------ DATA SHOWN ------

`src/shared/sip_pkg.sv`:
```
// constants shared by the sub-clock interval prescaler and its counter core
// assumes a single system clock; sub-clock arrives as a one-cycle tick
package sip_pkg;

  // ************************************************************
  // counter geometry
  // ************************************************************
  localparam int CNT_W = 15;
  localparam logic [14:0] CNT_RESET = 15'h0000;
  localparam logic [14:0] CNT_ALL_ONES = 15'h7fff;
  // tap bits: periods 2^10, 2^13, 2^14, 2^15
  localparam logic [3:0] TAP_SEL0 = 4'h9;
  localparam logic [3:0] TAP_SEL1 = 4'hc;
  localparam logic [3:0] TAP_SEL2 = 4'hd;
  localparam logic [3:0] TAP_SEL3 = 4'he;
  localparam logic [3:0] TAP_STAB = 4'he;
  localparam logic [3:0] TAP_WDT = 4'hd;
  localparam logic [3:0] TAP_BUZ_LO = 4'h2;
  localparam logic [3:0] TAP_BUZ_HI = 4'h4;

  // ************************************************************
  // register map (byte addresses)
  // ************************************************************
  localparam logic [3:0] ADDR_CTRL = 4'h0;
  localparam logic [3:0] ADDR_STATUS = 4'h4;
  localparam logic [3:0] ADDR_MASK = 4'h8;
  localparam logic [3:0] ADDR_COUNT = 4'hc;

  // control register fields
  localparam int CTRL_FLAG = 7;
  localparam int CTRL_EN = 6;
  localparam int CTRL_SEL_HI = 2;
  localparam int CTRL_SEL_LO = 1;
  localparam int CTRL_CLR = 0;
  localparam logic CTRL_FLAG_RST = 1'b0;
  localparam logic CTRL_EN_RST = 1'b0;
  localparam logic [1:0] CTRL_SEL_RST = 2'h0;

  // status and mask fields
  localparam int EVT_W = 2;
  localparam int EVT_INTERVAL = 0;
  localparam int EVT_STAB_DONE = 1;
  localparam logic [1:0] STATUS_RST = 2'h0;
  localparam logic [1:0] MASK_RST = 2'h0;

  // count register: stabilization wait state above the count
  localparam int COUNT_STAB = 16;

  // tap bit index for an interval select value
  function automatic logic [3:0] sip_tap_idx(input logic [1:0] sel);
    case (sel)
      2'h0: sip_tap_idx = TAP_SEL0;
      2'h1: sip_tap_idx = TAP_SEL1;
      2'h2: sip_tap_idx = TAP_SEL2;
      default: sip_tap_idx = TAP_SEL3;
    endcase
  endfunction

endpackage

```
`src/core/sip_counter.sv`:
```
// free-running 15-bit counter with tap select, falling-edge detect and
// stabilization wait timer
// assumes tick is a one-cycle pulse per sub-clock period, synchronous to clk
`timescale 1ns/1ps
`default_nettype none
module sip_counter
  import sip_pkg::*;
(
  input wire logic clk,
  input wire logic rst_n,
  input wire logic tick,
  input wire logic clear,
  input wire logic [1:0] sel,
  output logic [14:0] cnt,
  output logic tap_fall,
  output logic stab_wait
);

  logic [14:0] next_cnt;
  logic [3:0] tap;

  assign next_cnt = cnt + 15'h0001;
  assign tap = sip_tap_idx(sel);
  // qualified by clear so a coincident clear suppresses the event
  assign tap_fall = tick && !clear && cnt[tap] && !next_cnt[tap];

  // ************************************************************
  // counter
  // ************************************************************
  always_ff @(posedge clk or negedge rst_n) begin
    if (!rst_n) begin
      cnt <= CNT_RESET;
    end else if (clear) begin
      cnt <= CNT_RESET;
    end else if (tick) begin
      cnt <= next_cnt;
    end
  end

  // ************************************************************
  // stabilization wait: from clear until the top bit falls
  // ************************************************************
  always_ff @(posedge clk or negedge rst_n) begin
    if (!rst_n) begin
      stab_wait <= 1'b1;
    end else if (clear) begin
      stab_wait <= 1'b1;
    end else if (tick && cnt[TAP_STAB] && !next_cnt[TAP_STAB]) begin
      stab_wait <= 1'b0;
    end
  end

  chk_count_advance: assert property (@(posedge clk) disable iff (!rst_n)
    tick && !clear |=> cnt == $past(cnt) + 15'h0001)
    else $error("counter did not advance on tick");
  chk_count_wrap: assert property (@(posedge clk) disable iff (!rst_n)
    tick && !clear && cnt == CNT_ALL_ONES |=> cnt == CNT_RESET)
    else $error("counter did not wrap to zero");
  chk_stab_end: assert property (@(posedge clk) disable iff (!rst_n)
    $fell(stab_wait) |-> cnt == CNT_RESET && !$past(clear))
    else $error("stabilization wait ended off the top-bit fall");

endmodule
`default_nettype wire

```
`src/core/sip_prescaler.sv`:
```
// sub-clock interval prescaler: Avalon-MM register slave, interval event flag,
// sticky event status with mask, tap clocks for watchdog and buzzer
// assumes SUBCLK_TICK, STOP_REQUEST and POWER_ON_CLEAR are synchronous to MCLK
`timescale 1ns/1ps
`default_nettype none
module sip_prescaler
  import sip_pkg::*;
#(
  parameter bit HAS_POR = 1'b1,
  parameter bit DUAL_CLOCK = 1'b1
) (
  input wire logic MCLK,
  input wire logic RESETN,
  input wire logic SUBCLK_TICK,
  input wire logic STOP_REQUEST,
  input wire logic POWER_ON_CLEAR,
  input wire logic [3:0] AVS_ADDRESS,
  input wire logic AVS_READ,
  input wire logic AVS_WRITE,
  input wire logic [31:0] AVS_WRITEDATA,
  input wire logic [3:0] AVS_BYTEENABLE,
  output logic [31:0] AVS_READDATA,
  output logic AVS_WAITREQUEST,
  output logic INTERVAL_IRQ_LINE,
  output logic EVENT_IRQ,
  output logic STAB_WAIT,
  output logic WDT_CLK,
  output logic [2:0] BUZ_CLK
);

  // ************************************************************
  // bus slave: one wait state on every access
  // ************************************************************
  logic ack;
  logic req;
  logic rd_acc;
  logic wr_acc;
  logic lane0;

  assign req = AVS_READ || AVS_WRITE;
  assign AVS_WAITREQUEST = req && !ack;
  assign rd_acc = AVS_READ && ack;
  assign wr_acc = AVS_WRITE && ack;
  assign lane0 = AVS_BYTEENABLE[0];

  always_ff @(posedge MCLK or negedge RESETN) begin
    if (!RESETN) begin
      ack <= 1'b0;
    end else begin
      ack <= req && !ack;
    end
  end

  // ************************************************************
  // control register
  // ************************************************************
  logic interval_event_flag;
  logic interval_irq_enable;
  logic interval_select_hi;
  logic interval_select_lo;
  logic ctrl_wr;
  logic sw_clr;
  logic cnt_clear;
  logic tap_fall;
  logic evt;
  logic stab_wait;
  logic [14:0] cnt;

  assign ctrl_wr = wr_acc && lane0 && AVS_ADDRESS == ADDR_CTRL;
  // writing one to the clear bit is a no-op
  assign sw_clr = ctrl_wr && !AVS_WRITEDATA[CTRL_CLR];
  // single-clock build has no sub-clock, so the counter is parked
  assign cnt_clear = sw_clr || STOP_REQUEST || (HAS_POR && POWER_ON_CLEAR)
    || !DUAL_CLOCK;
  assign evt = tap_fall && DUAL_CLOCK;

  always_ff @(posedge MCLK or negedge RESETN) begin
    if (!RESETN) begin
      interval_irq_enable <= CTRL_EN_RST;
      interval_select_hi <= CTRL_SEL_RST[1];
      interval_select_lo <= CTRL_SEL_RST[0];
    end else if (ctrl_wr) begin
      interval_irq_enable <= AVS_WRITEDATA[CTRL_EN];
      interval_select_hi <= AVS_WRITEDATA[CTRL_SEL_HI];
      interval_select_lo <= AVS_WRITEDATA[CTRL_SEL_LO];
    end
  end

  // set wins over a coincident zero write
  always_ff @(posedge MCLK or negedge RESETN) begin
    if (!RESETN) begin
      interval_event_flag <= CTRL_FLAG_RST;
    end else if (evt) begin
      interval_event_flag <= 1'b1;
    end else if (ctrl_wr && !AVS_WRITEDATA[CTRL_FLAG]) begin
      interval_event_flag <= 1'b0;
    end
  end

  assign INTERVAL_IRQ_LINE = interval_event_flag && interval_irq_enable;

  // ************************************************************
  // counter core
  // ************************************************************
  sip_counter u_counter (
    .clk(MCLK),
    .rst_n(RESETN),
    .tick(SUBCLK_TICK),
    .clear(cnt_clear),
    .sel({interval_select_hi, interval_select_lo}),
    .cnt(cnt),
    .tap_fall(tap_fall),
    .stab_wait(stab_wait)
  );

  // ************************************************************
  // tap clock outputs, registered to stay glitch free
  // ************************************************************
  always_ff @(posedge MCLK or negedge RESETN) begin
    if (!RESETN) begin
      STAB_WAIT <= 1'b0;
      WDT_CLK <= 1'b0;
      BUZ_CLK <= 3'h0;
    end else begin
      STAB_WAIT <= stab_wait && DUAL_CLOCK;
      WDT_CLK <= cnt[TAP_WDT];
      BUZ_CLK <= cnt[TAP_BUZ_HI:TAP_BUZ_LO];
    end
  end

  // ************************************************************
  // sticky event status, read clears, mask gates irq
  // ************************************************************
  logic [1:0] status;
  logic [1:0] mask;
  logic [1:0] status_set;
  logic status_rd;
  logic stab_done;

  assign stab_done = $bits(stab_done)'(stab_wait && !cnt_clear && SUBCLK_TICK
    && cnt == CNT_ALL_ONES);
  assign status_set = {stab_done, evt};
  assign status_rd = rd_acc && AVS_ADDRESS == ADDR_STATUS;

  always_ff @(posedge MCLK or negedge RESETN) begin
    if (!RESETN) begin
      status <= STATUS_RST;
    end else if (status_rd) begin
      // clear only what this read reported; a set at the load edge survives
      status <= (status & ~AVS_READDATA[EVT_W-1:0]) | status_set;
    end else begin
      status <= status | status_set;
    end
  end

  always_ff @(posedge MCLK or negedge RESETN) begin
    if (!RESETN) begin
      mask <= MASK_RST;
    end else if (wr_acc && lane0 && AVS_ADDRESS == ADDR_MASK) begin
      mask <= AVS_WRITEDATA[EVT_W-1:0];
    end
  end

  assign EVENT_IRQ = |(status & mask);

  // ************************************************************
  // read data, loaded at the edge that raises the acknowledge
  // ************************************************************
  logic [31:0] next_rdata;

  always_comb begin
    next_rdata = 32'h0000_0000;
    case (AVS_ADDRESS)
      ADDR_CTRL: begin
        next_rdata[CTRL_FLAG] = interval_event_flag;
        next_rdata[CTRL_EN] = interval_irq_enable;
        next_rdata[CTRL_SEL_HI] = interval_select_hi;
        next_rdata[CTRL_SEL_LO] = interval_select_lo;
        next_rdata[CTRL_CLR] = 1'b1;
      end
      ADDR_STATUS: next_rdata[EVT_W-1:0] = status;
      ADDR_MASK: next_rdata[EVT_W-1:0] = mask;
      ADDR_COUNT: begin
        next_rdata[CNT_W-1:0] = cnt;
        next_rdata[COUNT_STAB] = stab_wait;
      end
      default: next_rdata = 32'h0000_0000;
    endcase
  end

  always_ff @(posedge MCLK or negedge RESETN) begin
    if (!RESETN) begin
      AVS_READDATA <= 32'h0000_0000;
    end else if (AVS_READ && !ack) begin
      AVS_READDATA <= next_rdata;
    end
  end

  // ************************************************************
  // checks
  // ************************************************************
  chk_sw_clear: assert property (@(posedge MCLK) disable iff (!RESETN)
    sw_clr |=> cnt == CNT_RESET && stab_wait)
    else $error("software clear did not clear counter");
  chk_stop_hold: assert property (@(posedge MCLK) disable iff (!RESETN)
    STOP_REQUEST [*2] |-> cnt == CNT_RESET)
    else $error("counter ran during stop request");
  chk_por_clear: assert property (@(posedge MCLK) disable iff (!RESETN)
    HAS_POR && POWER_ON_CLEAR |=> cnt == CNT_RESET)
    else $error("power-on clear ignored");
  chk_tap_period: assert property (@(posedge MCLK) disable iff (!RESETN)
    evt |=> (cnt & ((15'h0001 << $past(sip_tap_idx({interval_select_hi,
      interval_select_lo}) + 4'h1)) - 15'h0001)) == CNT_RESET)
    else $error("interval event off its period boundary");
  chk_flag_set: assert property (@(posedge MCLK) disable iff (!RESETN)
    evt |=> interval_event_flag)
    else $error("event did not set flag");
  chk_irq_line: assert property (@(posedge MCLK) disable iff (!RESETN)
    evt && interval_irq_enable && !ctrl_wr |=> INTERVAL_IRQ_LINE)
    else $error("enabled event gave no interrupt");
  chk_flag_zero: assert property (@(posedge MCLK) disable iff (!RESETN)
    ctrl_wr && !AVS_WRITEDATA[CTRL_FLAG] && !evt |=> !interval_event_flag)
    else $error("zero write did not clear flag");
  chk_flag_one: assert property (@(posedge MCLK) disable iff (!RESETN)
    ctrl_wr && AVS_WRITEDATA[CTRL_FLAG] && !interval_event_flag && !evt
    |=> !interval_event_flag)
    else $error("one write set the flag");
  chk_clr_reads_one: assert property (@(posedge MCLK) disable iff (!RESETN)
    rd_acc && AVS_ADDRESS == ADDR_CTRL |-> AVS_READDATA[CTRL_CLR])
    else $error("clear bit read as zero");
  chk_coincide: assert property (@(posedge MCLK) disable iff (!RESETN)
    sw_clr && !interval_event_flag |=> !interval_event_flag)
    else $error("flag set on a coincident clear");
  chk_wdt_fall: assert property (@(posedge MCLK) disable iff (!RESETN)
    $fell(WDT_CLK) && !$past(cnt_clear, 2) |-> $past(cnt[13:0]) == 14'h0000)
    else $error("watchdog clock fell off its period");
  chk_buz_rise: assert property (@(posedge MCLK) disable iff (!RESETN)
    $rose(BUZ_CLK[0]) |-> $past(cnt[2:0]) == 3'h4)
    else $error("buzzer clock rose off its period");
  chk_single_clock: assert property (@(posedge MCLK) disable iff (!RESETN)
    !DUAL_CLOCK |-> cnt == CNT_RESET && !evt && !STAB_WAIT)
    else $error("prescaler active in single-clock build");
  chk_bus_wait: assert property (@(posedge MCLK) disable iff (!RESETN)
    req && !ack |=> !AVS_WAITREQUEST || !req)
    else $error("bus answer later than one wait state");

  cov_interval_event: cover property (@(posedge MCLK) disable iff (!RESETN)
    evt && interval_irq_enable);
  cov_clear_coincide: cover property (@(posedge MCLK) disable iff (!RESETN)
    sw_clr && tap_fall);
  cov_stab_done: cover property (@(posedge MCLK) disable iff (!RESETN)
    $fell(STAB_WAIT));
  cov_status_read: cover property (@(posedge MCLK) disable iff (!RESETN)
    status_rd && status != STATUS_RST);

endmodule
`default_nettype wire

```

------
------ DATA SHOWN ------

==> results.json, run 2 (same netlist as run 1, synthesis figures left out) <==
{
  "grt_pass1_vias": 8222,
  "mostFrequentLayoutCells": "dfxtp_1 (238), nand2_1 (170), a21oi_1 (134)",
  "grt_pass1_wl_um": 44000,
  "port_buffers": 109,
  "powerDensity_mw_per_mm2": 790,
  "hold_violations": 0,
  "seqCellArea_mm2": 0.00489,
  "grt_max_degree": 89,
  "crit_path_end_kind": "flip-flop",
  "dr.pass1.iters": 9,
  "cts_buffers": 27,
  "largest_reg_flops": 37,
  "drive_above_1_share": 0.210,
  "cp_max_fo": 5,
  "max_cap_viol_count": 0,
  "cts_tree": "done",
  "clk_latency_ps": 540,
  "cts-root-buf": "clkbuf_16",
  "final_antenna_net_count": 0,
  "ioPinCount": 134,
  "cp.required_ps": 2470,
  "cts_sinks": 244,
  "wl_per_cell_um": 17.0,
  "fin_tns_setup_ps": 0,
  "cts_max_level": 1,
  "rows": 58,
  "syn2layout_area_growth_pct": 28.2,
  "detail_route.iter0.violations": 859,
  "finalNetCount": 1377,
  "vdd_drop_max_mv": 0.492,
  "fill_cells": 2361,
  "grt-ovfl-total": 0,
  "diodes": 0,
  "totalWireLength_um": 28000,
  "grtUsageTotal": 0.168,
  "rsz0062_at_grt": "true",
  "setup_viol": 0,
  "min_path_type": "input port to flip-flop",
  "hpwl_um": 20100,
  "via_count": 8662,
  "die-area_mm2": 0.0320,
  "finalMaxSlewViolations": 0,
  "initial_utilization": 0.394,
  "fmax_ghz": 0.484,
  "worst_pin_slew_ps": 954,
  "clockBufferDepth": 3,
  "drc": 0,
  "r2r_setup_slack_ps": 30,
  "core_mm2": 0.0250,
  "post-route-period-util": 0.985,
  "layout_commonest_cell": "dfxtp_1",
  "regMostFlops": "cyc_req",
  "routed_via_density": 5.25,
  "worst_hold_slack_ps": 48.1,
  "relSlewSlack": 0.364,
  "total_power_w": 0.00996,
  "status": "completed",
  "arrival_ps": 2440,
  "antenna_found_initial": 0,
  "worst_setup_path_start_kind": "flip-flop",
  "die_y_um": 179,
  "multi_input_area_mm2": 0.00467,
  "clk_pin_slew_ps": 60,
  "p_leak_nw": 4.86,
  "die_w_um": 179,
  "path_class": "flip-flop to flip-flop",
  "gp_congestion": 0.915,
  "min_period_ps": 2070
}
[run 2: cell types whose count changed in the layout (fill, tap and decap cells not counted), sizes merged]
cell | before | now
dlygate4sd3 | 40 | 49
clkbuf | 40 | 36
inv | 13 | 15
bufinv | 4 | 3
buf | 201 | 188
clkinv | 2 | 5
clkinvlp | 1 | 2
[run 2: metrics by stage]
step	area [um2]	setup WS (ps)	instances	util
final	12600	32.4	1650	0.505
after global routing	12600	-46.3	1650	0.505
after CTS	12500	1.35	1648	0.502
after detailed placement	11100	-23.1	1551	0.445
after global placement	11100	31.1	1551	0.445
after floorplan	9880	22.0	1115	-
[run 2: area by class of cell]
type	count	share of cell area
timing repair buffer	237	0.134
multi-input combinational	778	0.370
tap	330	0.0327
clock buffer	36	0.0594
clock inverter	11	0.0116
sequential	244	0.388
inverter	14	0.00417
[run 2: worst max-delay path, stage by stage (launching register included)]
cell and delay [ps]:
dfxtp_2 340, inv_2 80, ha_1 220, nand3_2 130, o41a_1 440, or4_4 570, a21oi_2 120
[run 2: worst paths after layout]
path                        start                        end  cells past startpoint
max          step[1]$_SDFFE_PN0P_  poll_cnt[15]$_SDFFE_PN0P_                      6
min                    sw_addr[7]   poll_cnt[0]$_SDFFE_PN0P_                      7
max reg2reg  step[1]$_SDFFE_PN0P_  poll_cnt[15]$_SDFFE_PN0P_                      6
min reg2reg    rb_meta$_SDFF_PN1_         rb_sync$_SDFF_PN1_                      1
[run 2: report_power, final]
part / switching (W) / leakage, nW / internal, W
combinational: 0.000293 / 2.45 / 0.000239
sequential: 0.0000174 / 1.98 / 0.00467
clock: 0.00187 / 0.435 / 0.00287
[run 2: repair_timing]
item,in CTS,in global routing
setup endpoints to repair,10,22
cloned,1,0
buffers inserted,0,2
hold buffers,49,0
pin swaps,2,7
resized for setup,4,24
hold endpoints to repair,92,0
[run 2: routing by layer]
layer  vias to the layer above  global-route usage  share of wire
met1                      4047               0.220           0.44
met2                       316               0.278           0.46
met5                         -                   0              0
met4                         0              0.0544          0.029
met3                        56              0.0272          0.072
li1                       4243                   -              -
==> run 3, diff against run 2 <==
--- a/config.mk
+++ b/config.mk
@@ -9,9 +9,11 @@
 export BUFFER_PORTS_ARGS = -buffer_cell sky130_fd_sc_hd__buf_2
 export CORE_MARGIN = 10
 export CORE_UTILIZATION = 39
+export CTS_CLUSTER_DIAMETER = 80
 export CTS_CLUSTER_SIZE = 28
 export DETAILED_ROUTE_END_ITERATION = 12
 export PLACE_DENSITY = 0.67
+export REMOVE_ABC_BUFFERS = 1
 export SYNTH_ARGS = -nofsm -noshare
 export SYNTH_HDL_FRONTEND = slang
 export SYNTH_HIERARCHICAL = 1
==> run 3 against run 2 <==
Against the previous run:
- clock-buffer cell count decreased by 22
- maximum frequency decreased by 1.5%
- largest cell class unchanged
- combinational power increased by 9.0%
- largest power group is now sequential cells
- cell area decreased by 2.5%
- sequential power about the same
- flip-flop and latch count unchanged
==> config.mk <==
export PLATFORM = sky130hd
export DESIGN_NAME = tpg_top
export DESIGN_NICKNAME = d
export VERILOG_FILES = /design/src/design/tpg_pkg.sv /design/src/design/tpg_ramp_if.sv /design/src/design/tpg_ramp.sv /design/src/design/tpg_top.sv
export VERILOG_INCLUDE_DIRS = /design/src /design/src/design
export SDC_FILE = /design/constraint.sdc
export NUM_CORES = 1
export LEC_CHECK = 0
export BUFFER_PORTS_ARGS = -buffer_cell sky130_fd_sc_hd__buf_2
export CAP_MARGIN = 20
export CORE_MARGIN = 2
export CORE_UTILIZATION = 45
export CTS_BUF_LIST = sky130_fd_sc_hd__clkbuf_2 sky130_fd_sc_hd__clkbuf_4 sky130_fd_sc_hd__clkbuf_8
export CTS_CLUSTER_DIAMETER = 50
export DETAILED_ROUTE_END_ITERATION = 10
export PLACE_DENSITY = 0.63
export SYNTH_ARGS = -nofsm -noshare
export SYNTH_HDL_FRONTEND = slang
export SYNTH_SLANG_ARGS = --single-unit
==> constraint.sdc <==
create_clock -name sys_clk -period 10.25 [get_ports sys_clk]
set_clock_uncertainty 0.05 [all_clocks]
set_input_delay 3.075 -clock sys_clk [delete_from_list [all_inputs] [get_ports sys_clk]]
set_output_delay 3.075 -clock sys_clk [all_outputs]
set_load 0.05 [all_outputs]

------

§ **WHAT THIS TASK INVOLVES**: Retype the records above, but only those lines that fall between the line containing "resized for setup,4,24" and the line containing "export CTS_CLUSTER_SIZE = 28", with both of those lines included, exactly as written.

§ **EXERCISE ANSWER**:
resized for setup,4,24
hold endpoints to repair,92,0
[run 2: routing by layer]
layer  vias to the layer above  global-route usage  share of wire
met1                      4047               0.220           0.44
met2                       316               0.278           0.46
met5                         -                   0              0
met4                         0              0.0544          0.029
met3                        56              0.0272          0.072
li1                       4243                   -              -
==> run 3, diff against run 2 <==
--- a/config.mk
+++ b/config.mk
@@ -9,9 +9,11 @@
 export BUFFER_PORTS_ARGS = -buffer_cell sky130_fd_sc_hd__buf_2
 export CORE_MARGIN = 10
 export CORE_UTILIZATION = 39
+export CTS_CLUSTER_DIAMETER = 80
 export CTS_CLUSTER_SIZE = 28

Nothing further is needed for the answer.